Items listed in a dataset
# # # #

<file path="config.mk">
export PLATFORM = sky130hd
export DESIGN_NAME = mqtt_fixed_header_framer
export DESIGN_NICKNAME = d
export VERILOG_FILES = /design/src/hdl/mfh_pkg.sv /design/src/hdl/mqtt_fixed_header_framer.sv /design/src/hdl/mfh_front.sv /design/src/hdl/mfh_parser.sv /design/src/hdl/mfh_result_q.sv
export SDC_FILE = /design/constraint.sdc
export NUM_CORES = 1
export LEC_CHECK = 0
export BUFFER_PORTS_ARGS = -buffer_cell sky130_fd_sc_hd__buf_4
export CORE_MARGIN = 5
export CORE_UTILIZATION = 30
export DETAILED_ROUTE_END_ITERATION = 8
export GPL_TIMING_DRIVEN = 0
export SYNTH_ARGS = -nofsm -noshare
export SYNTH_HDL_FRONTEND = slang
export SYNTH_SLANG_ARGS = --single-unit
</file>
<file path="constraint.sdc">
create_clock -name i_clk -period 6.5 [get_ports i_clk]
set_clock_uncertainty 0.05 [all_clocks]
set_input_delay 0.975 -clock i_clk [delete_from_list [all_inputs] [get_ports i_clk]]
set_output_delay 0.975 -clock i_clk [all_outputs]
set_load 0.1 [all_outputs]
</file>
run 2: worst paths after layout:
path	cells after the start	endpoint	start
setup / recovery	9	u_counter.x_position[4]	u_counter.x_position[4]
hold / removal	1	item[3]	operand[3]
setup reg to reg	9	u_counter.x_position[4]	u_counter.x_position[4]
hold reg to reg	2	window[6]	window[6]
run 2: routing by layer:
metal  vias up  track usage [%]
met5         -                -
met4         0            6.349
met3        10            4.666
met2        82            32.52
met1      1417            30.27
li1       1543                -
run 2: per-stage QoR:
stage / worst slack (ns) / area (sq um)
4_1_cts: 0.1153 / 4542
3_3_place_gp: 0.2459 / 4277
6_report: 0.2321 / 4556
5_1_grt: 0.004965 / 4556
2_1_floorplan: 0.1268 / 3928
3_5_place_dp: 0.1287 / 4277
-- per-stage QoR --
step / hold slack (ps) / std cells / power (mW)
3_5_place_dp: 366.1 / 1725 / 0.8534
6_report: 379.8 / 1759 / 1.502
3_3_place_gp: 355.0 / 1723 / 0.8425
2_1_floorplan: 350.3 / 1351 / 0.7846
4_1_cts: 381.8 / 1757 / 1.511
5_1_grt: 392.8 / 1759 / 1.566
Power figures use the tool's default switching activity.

# # # #

### [Task objective]
Find and copy each line above that includes the string "setup".

### [Solved exercise]
setup / recovery	9	u_counter.x_position[4]	u_counter.x_position[4]
setup reg to reg	9	u_counter.x_position[4]	u_counter.x_position[4]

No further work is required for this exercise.